Os números foram revelados pelo autarca na sessão de abertura das Jornadas Autárquicas “As Freguesias e a Lei das Finanças Locais”, que decorreu no Centro de Estudos Camilianos, em S. Miguel de Seide, numa organização da Comissão de Coordenação e Desenvolvimento Regional do Norte destinada às freguesias dos concelhos do Vale do Ave.
Considerando as Juntas de Freguesia como “o primeiro pilar do Poder Local democrático” e “a primeira porta onde as populações vão bater quando têm problemas para resolver”, Armindo Costa destacou como “questão estrutural” que afecta as juntas de freguesia “a ausência de uma independência financeira, que possa dispensar o apoio anual do Governo Central e das Câmaras Municipais”.
Evidenciou, por isso, “o plano de descentralização financeira” para as 49 freguesias do concelho de Vila Nova de Famalicão, lançado em 2002, ano em que assumiu a presidência da Câmara Municipal, “começando por duplicar as verbas que o Município transfere livremente para as freguesias, de acordo com a população e a área territorial”. Um plano que, além das verbas anuais regulares, contempla também transferências de verbas através de subsídios e protocolos com vista a financiar obras previamente definidas numa articulação entre a Junta de Freguesia e a Câmara Municipal.
“Só em subsídios e protocolos, as freguesias de Famalicão recebem, em 2008, um total de 3 milhões de euros para a execução das obras mais diversas, isto a acrescentar a uma verba de 2 milhões e 200 mil euros transferidos regularmente. Estamos a falar num volume anual de transferências total de 5,2 milhões de euros”, destacou Armindo Costa, lembrando que “o Governo Central, no âmbito da Lei das Finanças Locais, transfere para as freguesias de Famalicão uma verba que não chega a um milhão e 900 mil euros”.
“Com estas transferências, conseguimos promover uma descentralização efectiva de meios para um cabal cumprimento das competências de cada Junta de Freguesia”, observou Armindo Costa, acrescentando que, em Famalicão, “as freguesias contam ainda com investimentos directos do Município, no âmbito das empreitadas municipais”.

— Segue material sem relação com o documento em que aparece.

==> src/char_lcd_4bit_sequencer_macros.svh <==
// ----------------------------------------------------------------------------
// char_lcd_4bit_sequencer_macros.svh
// Assertion macros used by the char_lcd_4bit_sequencer module.
// ----------------------------------------------------------------------------
`ifndef CHAR_LCD_4BIT_SEQUENCER_MACROS_SVH
`define CHAR_LCD_4BIT_SEQUENCER_MACROS_SVH

// Property that must hold at every clock edge outside reset.
`define CLCD_ASSERT(lbl, prop, msg) \
    lbl: assert property (@(posedge clk) disable iff (!rst_n) (prop)) else $error(msg);

// Condition in one cycle implies a consequence in the following cycle.
`define CLCD_ASSERT_NEXT(lbl, ante, cons, msg) \
    lbl: assert property (@(posedge clk) disable iff (!rst_n) (ante) |=> (cons)) \
        else $error(msg);

`endif

==> src/clcd_pkg.sv <==
// ----------------------------------------------------------------------------
// clcd_pkg
// Types and constants for the character-LCD 4-bit bus sequencer.
// ----------------------------------------------------------------------------
package clcd_pkg;

    // Request codes carried on the slave-side tuser
    typedef enum logic [2:0] {
        REQ_CMD    = 3'd0,
        REQ_DATA   = 3'd1,
        REQ_CURSOR = 3'd2,
        REQ_INIT   = 3'd3,
        REQ_CLEAR  = 3'd4,
        REQ_NORMAL = 3'd5,
        REQ_BLINK  = 3'd6
    } req_type_t;

    // Bus action kinds
    typedef enum logic [1:0] {
        ACT_STROBE = 2'd0,
        ACT_BUSY   = 2'd1,
        ACT_DELAY  = 2'd2
    } act_kind_t;

    // Nibble source select
    typedef enum logic [2:0] {
        NIB_CONST   = 3'd0,
        NIB_BYTE_HI = 3'd1,
        NIB_BYTE_LO = 3'd2,
        NIB_ADDR_HI = 3'd3,
        NIB_ADDR_LO = 3'd4
    } nib_sel_t;

    // Delay source select
    typedef enum logic [1:0] {
        DLY_NONE  = 2'd0,
        DLY_LONG  = 2'd1,
        DLY_SHORT = 2'd2
    } dly_sel_t;

    // Sequencing op: step on, end the run, or end unless blink (then jump)
    typedef enum logic [1:0] {
        SEQ_NEXT     = 2'd0,
        SEQ_END      = 2'd1,
        SEQ_END_JMPB = 2'd2
    } seq_op_t;

    localparam int UC_DEPTH = 32;
    localparam int PC_W     = $clog2(UC_DEPTH);

    typedef logic [PC_W-1:0] pc_t;

    // One microcode control word
    typedef struct packed {
        act_kind_t   kind;
        logic        rs;
        nib_sel_t    nib_sel;
        logic [3:0]  nib_const;
        dly_sel_t    dly_sel;
        seq_op_t     seq;
    } ctl_word_t;

    // Program entry points
    localparam pc_t UC_CMD        = 5'd0;
    localparam pc_t UC_DATA       = 5'd2;
    localparam pc_t UC_CURSOR     = 5'd5;
    localparam pc_t UC_BLINK_TAIL = 5'd8;
    localparam pc_t UC_NORMAL     = 5'd11;
    localparam pc_t UC_INIT       = 5'd14;
    localparam pc_t UC_CLEAR      = 5'd25;

    // Configuration register indexes
    localparam logic CFG_LONG_DELAY  = 1'b0;
    localparam logic CFG_SHORT_DELAY = 1'b1;

    localparam logic [7:0] LONG_DELAY_RST  = 8'd20;
    localparam logic [7:0] SHORT_DELAY_RST = 8'd5;

    // Display address constants
    localparam logic [7:0] LINE2_OFFSET = 8'h40;
    localparam logic [7:0] DDRAM_SET    = 8'h80;
    localparam logic [7:0] LINE2_SEL    = 8'd2;

endpackage

==> src/clcd_ucode_rom.sv <==
// ----------------------------------------------------------------------------
// clcd_ucode_rom
// Microcode store and dispatch table of the LCD sequencer.
// ----------------------------------------------------------------------------
module clcd_ucode_rom
    import clcd_pkg::*;
(
    input  pc_t         pc,
    input  logic [2:0]  req_type,
    output ctl_word_t   word,
    output pc_t         entry_pc,
    output logic        entry_valid
);

    function automatic ctl_word_t mk(act_kind_t k, logic rs, nib_sel_t ns,
                                     logic [3:0] nc, dly_sel_t ds, seq_op_t sq);
        ctl_word_t w;
        w.kind      = k;
        w.rs        = rs;
        w.nib_sel   = ns;
        w.nib_const = nc;
        w.dly_sel   = ds;
        w.seq       = sq;
        return w;
    endfunction

    // Control words, one per step
    always_comb
    begin
        case (pc)
            // raw command
            5'd0:  word = mk(ACT_STROBE, 1'b0, NIB_BYTE_HI, 4'h0, DLY_NONE, SEQ_NEXT);
            5'd1:  word = mk(ACT_STROBE, 1'b0, NIB_BYTE_LO, 4'h0, DLY_NONE, SEQ_END);
            // data character
            5'd2:  word = mk(ACT_BUSY,   1'b0, NIB_CONST,   4'h0, DLY_NONE, SEQ_NEXT);
            5'd3:  word = mk(ACT_STROBE, 1'b1, NIB_BYTE_HI, 4'h0, DLY_NONE, SEQ_NEXT);
            5'd4:  word = mk(ACT_STROBE, 1'b1, NIB_BYTE_LO, 4'h0, DLY_NONE, SEQ_END);
            // set cursor; blink continues at the tail
            5'd5:  word = mk(ACT_BUSY,   1'b0, NIB_CONST,   4'h0, DLY_NONE, SEQ_NEXT);
            5'd6:  word = mk(ACT_STROBE, 1'b0, NIB_ADDR_HI, 4'h0, DLY_NONE, SEQ_NEXT);
            5'd7:  word = mk(ACT_STROBE, 1'b0, NIB_ADDR_LO, 4'h0, DLY_NONE, SEQ_END_JMPB);
            // blink tail: instruction 0x0F
            5'd8:  word = mk(ACT_BUSY,   1'b0, NIB_CONST,   4'h0, DLY_NONE, SEQ_NEXT);
            5'd9:  word = mk(ACT_STROBE, 1'b0, NIB_CONST,   4'h0, DLY_NONE, SEQ_NEXT);
            5'd10: word = mk(ACT_STROBE, 1'b0, NIB_CONST,   4'hF, DLY_NONE, SEQ_END);
            // normal cursor: instruction 0x0C
            5'd11: word = mk(ACT_BUSY,   1'b0, NIB_CONST,   4'h0, DLY_NONE, SEQ_NEXT);
            5'd12: word = mk(ACT_STROBE, 1'b0, NIB_CONST,   4'h0, DLY_NONE, SEQ_NEXT);
            5'd13: word = mk(ACT_STROBE, 1'b0, NIB_CONST,   4'hC, DLY_NONE, SEQ_END);
            // power-on init, falls through into clear
            5'd14: word = mk(ACT_DELAY,  1'b0, NIB_CONST,   4'h0, DLY_LONG,  SEQ_NEXT);
            5'd15: word = mk(ACT_STROBE, 1'b0, NIB_CONST,   4'h3, DLY_NONE,  SEQ_NEXT);
            5'd16: word = mk(ACT_DELAY,  1'b0, NIB_CONST,   4'h0, DLY_SHORT, SEQ_NEXT);
            5'd17: word = mk(ACT_STROBE, 1'b0, NIB_CONST,   4'h3, DLY_NONE,  SEQ_NEXT);
            5'd18: word = mk(ACT_DELAY,  1'b0, NIB_CONST,   4'h0, DLY_SHORT, SEQ_NEXT);
            5'd19: word = mk(ACT_STROBE, 1'b0, NIB_CONST,   4'h3, DLY_NONE,  SEQ_NEXT);
            5'd20: word = mk(ACT_DELAY,  1'b0, NIB_CONST,   4'h0, DLY_SHORT, SEQ_NEXT);
            5'd21: word = mk(ACT_STROBE, 1'b0, NIB_CONST,   4'h2, DLY_NONE,  SEQ_NEXT);
            5'd22: word = mk(ACT_DELAY,  1'b0, NIB_CONST,   4'h0, DLY_SHORT, SEQ_NEXT);
            5'd23: word = mk(ACT_STROBE, 1'b0, NIB_CONST,   4'h2, DLY_NONE,  SEQ_NEXT);
            5'd24: word = mk(ACT_STROBE, 1'b0, NIB_CONST,   4'h8, DLY_NONE,  SEQ_NEXT);
            // clear: 0x01, long delay, 0x0C
            5'd25: word = mk(ACT_BUSY,   1'b0, NIB_CONST,   4'h0, DLY_NONE,  SEQ_NEXT);
            5'd26: word = mk(ACT_STROBE, 1'b0, NIB_CONST,   4'h0, DLY_NONE,  SEQ_NEXT);
            5'd27: word = mk(ACT_STROBE, 1'b0, NIB_CONST,   4'h1, DLY_NONE,  SEQ_NEXT);
            5'd28: word = mk(ACT_DELAY,  1'b0, NIB_CONST,   4'h0, DLY_LONG,  SEQ_NEXT);
            5'd29: word = mk(ACT_STROBE, 1'b0, NIB_CONST,   4'h0, DLY_NONE,  SEQ_NEXT);
            5'd30: word = mk(ACT_STROBE, 1'b0, NIB_CONST,   4'hC, DLY_NONE,  SEQ_END);
            default: word = mk(ACT_BUSY, 1'b0, NIB_CONST,   4'h0, DLY_NONE,  SEQ_END);
        endcase
    end

    // Dispatch on request type; the unused code starts no run
    always_comb
    begin
        entry_valid = 1'b1;
        case (req_type)
            REQ_CMD:    entry_pc = UC_CMD;
            REQ_DATA:   entry_pc = UC_DATA;
            REQ_CURSOR: entry_pc = UC_CURSOR;
            REQ_INIT:   entry_pc = UC_INIT;
            REQ_CLEAR:  entry_pc = UC_CLEAR;
            REQ_NORMAL: entry_pc = UC_NORMAL;
            REQ_BLINK:  entry_pc = UC_CURSOR;
            default:
            begin
                entry_pc    = UC_CMD;
                entry_valid = 1'b0;
            end
        endcase
    end

endmodule

==> src/char_lcd_4bit_sequencer.sv <==
// ----------------------------------------------------------------------------
// char_lcd_4bit_sequencer
// Expands character-LCD requests into runs of 4-bit bus actions.
// ----------------------------------------------------------------------------
// Usage:
//   A request beat on the slave stream (s_axis_*) is expanded into a run of
//   bus actions on the master stream (m_axis_*), one action per beat, with
//   tlast on the final action. Actions are nibble strobes, busy waits and
//   millisecond delays; the downstream bus driver carries them out.
//   The request is registered into the step counter, and each control word
//   is then registered into the output register as an action. Throughput:
//   one action per cycle when the receiver is ready; the input is held off
//   while a run is in progress (init: 17 actions). The rate is set by the
//   step counter, which issues one control word per cycle when not stalled.
//   The input is ready whenever no run is in progress, also while the last
//   action still waits in the output register. Request type 7 is taken and
//   produces nothing.
//   When the receiver stalls, the step counter holds and the pending action
//   stays in the output register.
//   Reset clears the run and output valid, and loads the delay registers
//   with 20 ms (long) and 5 ms (short). Write them only while idle.
// ----------------------------------------------------------------------------
`include "char_lcd_4bit_sequencer_macros.svh"

module char_lcd_4bit_sequencer
    import clcd_pkg::*;
(
    input  logic        clk,
    input  logic        rst_n,

    // configuration write port
    input  logic        cfg_we,
    input  logic        cfg_addr,
    input  logic [7:0]  cfg_wdata,

    // request stream
    input  logic        s_axis_tvalid,
    output logic        s_axis_tready,
    input  logic [23:0] s_axis_tdata,   // byte_value[7:0], line_number[15:8],
                                        // column_position[22:16], zero pad
    input  logic [2:0]  s_axis_tuser,   // req_type[2:0]

    // action stream
    output logic        m_axis_tvalid,
    input  logic        m_axis_tready,
    output logic [15:0] m_axis_tdata,   // nibble[3:0], delay_ms[11:4], zero pad
    output logic [2:0]  m_axis_tuser,   // action_kind[1:0], register_select[2]
    output logic        m_axis_tlast
);

    // control state
    logic        busy_reg, busy_next;
    pc_t         pc_reg, pc_next;
    logic        out_valid_reg, out_valid_next;
    logic [7:0]  long_dly_reg, long_dly_next;
    logic [7:0]  short_dly_reg, short_dly_next;

    // payload
    logic [7:0]  byte_reg, byte_next;
    logic [7:0]  addr_reg, addr_next;
    logic        blink_reg, blink_next;
    act_kind_t   kind_reg, kind_next;
    logic        rs_reg, rs_next;
    logic [3:0]  nib_reg, nib_next;
    logic [7:0]  dly_reg, dly_next;
    logic        last_reg, last_next;

    ctl_word_t   word;
    pc_t         entry_pc;
    logic        entry_valid;
    logic        in_fire;
    logic        emit;
    logic        step_last;
    logic [7:0]  col_ext;
    logic [7:0]  line_off;

    clcd_ucode_rom u_rom (
        .pc          (pc_reg),
        .req_type    (s_axis_tuser),
        .word        (word),
        .entry_pc    (entry_pc),
        .entry_valid (entry_valid)
    );

    assign s_axis_tready = !busy_reg;
    assign in_fire       = s_axis_tvalid && s_axis_tready;
    assign emit          = busy_reg && (!out_valid_reg || m_axis_tready);

    // run ends here, or continues at the blink tail for a blink request
    assign step_last = (word.seq == SEQ_END) || ((word.seq == SEQ_END_JMPB) && !blink_reg);

    // display address: (column - 1) + line offset + set-address bit, mod 256
    assign col_ext  = {1'b0, s_axis_tdata[22:16]};
    assign line_off = (s_axis_tdata[15:8] == LINE2_SEL) ? LINE2_OFFSET : 8'h00;

    // sequencer and configuration next state
    always_comb
    begin
        busy_next      = busy_reg;
        pc_next        = pc_reg;
        long_dly_next  = long_dly_reg;
        short_dly_next = short_dly_reg;
        byte_next      = byte_reg;
        addr_next      = addr_reg;
        blink_next     = blink_reg;

        if (cfg_we)
        begin
            case (cfg_addr)
                CFG_LONG_DELAY:  long_dly_next  = cfg_wdata;
                CFG_SHORT_DELAY: short_dly_next = cfg_wdata;
                default:         long_dly_next  = long_dly_reg;
            endcase
        end

        if (in_fire)
        begin
            byte_next  = s_axis_tdata[7:0];
            addr_next  = col_ext - 8'd1 + line_off + DDRAM_SET;
            blink_next = (s_axis_tuser == REQ_BLINK);
            busy_next  = entry_valid;
            pc_next    = entry_pc;
        end
        else if (emit)
        begin
            if (step_last)
                busy_next = 1'b0;
            else if (word.seq == SEQ_END_JMPB)
                pc_next = UC_BLINK_TAIL;
            else
                pc_next = pc_reg + 1'b1;
        end
    end

    // datapath: build the action from the control word
    always_comb
    begin
        kind_next = kind_reg;
        rs_next   = rs_reg;
        nib_next  = nib_reg;
        dly_next  = dly_reg;
        last_next = last_reg;

        if (emit)
        begin
            kind_next = word.kind;
            rs_next   = word.rs;
            last_next = step_last;
            case (word.nib_sel)
                NIB_BYTE_HI: nib_next = byte_reg[7:4];
                NIB_BYTE_LO: nib_next = byte_reg[3:0];
                NIB_ADDR_HI: nib_next = addr_reg[7:4];
                NIB_ADDR_LO: nib_next = addr_reg[3:0];
                default:     nib_next = word.nib_const;
            endcase
            case (word.dly_sel)
                DLY_LONG:  dly_next = long_dly_reg;
                DLY_SHORT: dly_next = short_dly_reg;
                default:   dly_next = 8'h00;
            endcase
        end
    end

    // output valid
    always_comb
    begin
        if (emit)
            out_valid_next = 1'b1;
        else if (m_axis_tready)
            out_valid_next = 1'b0;
        else
            out_valid_next = out_valid_reg;
    end

    // control registers
    always_ff @(posedge clk or negedge rst_n)
    begin
        if (!rst_n)
        begin
            busy_reg      <= 1'b0;
            pc_reg        <= UC_CMD;
            out_valid_reg <= 1'b0;
            long_dly_reg  <= LONG_DELAY_RST;
            short_dly_reg <= SHORT_DELAY_RST;
        end
        else
        begin
            busy_reg      <= busy_next;
            pc_reg        <= pc_next;
            out_valid_reg <= out_valid_next;
            long_dly_reg  <= long_dly_next;
            short_dly_reg <= short_dly_next;
        end
    end

    // payload registers
    always_ff @(posedge clk)
    begin
        byte_reg  <= byte_next;
        addr_reg  <= addr_next;
        blink_reg <= blink_next;
        kind_reg  <= kind_next;
        rs_reg    <= rs_next;
        nib_reg   <= nib_next;
        dly_reg   <= dly_next;
        last_reg  <= last_next;
    end

    assign m_axis_tvalid = out_valid_reg;
    assign m_axis_tdata  = {4'h0, dly_reg, nib_reg};
    assign m_axis_tuser  = {rs_reg, kind_reg};
    assign m_axis_tlast  = last_reg;

    // assertions
    `CLCD_ASSERT_NEXT(a_step_issues, emit, m_axis_tvalid,
        "step issued but no action valid")
    `CLCD_ASSERT_NEXT(a_last_ends_run, emit && step_last, !busy_reg && m_axis_tlast,
        "final step did not end the run")
    `CLCD_ASSERT_NEXT(a_unused_req_idle, in_fire && !entry_valid, s_axis_tready && !busy_reg,
        "unused request type started a run")
    `CLCD_ASSERT(a_non_strobe_clean,
        !m_axis_tvalid || (m_axis_tuser[1:0] == ACT_STROBE) ||
        ((m_axis_tdata[3:0] == 4'h0) && (m_axis_tuser[2] == 1'b0)),
        "non-strobe action carries nibble or register select")
    `CLCD_ASSERT(a_delay_only_on_delay,
        !m_axis_tvalid || (m_axis_tuser[1:0] == ACT_DELAY) || (m_axis_tdata[11:4] == 8'h00),
        "delay value on a non-delay action")

endmodule
==> config.mk <==
export PLATFORM = sky130hd
export DESIGN_NAME = char_lcd_4bit_sequencer
export DESIGN_NICKNAME = d
export VERILOG_FILES = /design/src/clcd_pkg.sv /design/src/clcd_ucode_rom.sv /design/src/char_lcd_4bit_sequencer.sv
export VERILOG_INCLUDE_DIRS = /design/src /design/src/src
export SDC_FILE = /design/constraint.sdc
export NUM_CORES = 1
export LEC_CHECK = 0
export BUFFER_PORTS_ARGS = -buffer_cell sky130_fd_sc_hd__buf_2
export CAP_MARGIN = 20
export CORE_MARGIN = 1
export CORE_UTILIZATION = 59
export CTS_CLUSTER_SIZE = 10
export DETAILED_ROUTE_END_ITERATION = 10
export GPL_TIMING_DRIVEN = 0
export PLACE_DENSITY = 0.85
export SLEW_MARGIN = 20
export SYNTH_ARGS = -nofsm -noshare
export SYNTH_HDL_FRONTEND = slang
export SYNTH_SLANG_ARGS = --single-unit
==> constraint.sdc <==
create_clock -name clk -period 4.77 [get_ports clk]
set_input_delay 0.477 -clock clk [delete_from_list [all_inputs] [get_ports clk]]
set_output_delay 0.477 -clock clk [all_outputs]
set_load 0.05 [all_outputs]
==> impl_metrics.yaml <==
clock_tree:
  htree_levels: 2
  path_clk_slew_ps: 100
  cts_tree: "built"
  cts.path.max_buffers: 2
  cts.sinks: 56
  clock-root-buffer: "clkbuf_8"
  cts_setup_buffers: 0
  holdBufCountCts: 0
  cts_buffers: 5
  clk_latency_ps: 310
  ctsResizeCount: 0
routing:
  wirelength_mm: 5.94
  vias: 2393
  drt_pass1_iterations: 5
  wl_per_cell_um: 14.3
  drc: 0
  via_per_inst: 5.78
  drtIter0Drc: 268
  ant_nets: 0
timing:
  skew_ps: 5.65
  max_freq_mhz: 399
  tns_ps: 0
  setup-violations-final: 0
  hold_viol: 0
  slew_headroom_pct: 61.7
  fin_crit_sh_pct: 52.5
  slew_violations: 0
  worst_pin_slew_ps: 575
  rsz0062_at_grt: "no"
  min_period_ps: 2500
layout:
  fin_nets: 403
  syn2layout_area_growth_pct: 16.1
  fin_cells: 414
  layout_common_cells: "buf_2, edfxtp_1, nand2_1"
  insertedDiodeCount: 0
  fillCellCount: 333
  final_common_cell: "buf_2"
  drive_gt1_share_pct: 30.0
logic_synthesis:
  synthArstFlopShare_pct: 41.1
  syn_area_per_cell_sq_um: 11.1
  synth_edf_count: 33
  yosysSeqAreaShare_pct: 50.8
  ys_ff_latch: 56
  netlist_area_sq_um: 3100
  yosysWarningCount: 0
  ys.flop_type: "edfxtp_1"
  synthCells: 279
  ys_types: 58
outcome:
  run_status: "finished clean"
critical_path:
  reg2regPathDepth: 10
  r2r_end: "dly_reg[1]"
  critPathLaunchType: "flop"
  crit_type: "flop to flop"
  cp-end-kind: "flop"
  r2r_slack_ps: 2270
  worstPathRequired_ps: 4830
  cp_max_fo: 10
  reg2reg_from: "pc_reg[4]"
  cp.arrival_ps: 2570
floorplanning:
  start_util_pct: 63.4
  rows: 25
  io_pins: 63
  die-area_sq_um: 5540
  core_sq_um: 4880
  die_x_um: 74.4
  die_h_um: 74.4
global_routing:
  grt_pass1_wl_mm: 9.59
  grt_max_degree: 26
  grt_pass1_vias: 2108
  antenna_found_initial: 0
  globalRouteOverflowTotal: 0
  grtUsageTotal_pct: 22.9
placement:
  place_hpwl_mm: 4.38
  port-buffer-count: 57
  dp.cells: 406
  gp_congestion: 0.940
power:
  cellPowerDensity_nw_per_um2: 585
  p_leak_nw: 1.55
  peakVddDrop_uv: 326
hold_path:
  hold_path_class: "input port to async pin"
run:
  maxCapViolCount: 0
==> cell families after synthesis <==
logic type,share of synthesized area (%)
AOI/OAI and AO/OA,15.3
xor gates and xnor gates,1.70
adders and majority gates,6.71
buffers and inverters,6.06
DFF,50.8
muxes,6.18
other,0.121
and+or+nand+nor,13.2
==> critical path, stage by stage, from the launching register on <==
cell and delay (ps):
dfrtp_1 330, buf_2 210, buf_2 250, buf_1 380
nand2_1 90, o21ai_0 90, nand3_1 150, ha_1 250
clkbuf_1 200, a22oi_1 250, nor2_1 60
==> worst max-delay path by stage <==
| stage | start | end | slack, ps |
|---|---|---|---|
| floorplan | m_axis_tvalid | pc_reg[4] | 2680 |
| global placement | pc_reg[0] | nib_reg[2] | 2370 |
| detailed placement | pc_reg[4] | dly_reg[0] | 2340 |
| CTS | pc_reg[4] | dly_reg[1] | 2290 |
| global route | pc_reg[4] | dly_reg[7] | 2090 |
| finish | pc_reg[4] | dly_reg[1] | 2270 |
==> synth_stat cells, types with 2 or more instances <==
cell type	count	area share, %
a211o_1	2	0.57
a211oi_1	2	0.48
a21o_1	3	0.73
a21oi_1	15	2.4
a22oi_1	8	1.9
a2bb2oi_1	2	0.57
a31oi_1	2	0.40
and3_1	2	0.40
buf_1	2	0.24
buf_2	3	0.48
buf_4	5	1.2
buf_6	2	0.73
clkbuf_1	8	0.97
dfrtp_1	19	15
dfstp_2	4	3.4
edfxtp_1	33	32
ha_1	15	6.1
inv_1	20	2.4
mux2_2	17	6.2
nand2_1	23	2.8
nand2b_1	6	1.2
nand3_1	12	1.9
nand4_1	2	0.40
nand4b_1	3	0.85
nor2_1	12	1.5
nor2b_1	2	0.40
nor3_1	3	0.48
nor4_1	3	0.61
o211ai_1	2	0.48
o21a_1	2	0.48
o21ai_0	11	1.8
o21bai_1	2	0.48
o221ai_1	2	0.57
o2bb2ai_1	2	0.57
xnor2_1	3	0.85
xor2_1	3	0.85
==> per-stage QoR <==
stage,total power [mW],instance area [sq um],util [%],setup slack [ps],hold WS [ps]
after floorplan,1.56,3110,-,2680,181
after global placement,1.77,3480,71.2,2370,458
after detailed placement,1.79,3480,71.3,2340,475
after CTS,2.09,3590,73.6,2290,135
after global routing,2.23,3590,73.7,2090,152
final,2.10,3590,73.7,2270,112
==> final cells by class <==
| type | instances | area [sq um] | area share [%] |
|---|---|---|---|
| Sequential cell | 56 | 1570 | 43.7 |
| Multi-Input combinational cell | 186 | 1350 | 37.5 |
| Timing Repair Buffer | 57 | 285 | 7.94 |
| Buffer | 20 | 115 | 3.20 |
| Clock buffer | 7 | 108 | 2.99 |
| Tap cell | 67 | 83.8 | 2.33 |
| Inverter | 20 | 75.1 | 2.09 |
| Clock inverter | 1 | 8.76 | 0.244 |
==> power by group <==
group          switching [mW]  internal (mW)  total (mW)
Sequential             0.0496          0.669       0.719
Clock                   0.151          0.151       0.301
Combinational           0.726          0.356        1.08
Total                   0.926           1.18        2.10
==> metal layers <==
metal	track usage, %	vias up	part of all wire, %	routed length, um
li1	-	1149	-	-
met3	4.47	12	6.8	404
met5	0	-	0	0
met4	8.39	0	1.7	103
met1	31.5	1124	44	2610
met2	36.1	108	47	2820
(Power assumes the default switching activity.)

O edil falava perante uma plateia repleta de autarcas das várias freguesias do Vale do Ave, numa sessão que contou com a presença de Paulo Gomes, vice-presidente da CCDR Norte. Este responsável apelou ao rigor nos investimentos a realizar na região até 2015. “Não há tempo para fazer investimentos que não são prioritários. Não podemos fazer tudo e temos de fazer escolhas”, salientou Paulo Gomes, defendendo uma identificação de cada espaço territorial com os investimentos a realizar nos próximos anos.